Scan the entries below for the word "cells" and copy every line in which it occurs.

[Saved data entries]
________

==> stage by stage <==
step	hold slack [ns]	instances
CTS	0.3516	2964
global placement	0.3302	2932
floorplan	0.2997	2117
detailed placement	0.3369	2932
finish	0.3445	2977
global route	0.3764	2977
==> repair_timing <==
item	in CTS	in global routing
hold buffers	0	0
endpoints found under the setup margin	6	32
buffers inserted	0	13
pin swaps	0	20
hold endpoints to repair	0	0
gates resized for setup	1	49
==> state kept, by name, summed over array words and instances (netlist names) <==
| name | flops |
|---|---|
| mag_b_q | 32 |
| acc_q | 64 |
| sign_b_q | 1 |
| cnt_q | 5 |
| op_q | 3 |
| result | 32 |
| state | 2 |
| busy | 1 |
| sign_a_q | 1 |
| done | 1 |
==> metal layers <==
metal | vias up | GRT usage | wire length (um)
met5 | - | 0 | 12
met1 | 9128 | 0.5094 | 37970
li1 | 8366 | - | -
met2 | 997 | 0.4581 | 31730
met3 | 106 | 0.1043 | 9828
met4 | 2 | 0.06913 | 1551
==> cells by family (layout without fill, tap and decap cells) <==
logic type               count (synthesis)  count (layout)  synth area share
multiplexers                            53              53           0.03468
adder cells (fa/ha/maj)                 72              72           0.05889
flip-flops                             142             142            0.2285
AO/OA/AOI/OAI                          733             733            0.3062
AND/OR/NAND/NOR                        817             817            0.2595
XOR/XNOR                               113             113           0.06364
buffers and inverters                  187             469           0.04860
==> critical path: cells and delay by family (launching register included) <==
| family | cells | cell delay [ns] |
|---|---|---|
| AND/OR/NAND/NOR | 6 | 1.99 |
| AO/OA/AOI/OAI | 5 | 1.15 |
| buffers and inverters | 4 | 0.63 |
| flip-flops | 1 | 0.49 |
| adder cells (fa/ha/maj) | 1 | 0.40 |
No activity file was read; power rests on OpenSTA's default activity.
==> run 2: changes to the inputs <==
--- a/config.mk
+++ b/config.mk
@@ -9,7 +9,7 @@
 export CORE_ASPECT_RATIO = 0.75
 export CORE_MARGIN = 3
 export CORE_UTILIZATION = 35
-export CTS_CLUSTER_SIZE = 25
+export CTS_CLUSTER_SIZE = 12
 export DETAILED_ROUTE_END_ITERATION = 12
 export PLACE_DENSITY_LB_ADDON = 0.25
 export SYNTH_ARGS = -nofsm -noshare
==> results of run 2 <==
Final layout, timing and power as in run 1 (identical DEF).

________

[YOUR SOLUTION]:
==> cells by family (layout without fill, tap and decap cells) <==
adder cells (fa/ha/maj)                 72              72           0.05889
==> critical path: cells and delay by family (launching register included) <==
| family | cells | cell delay [ns] |
| adder cells (fa/ha/maj) | 1 | 0.40 |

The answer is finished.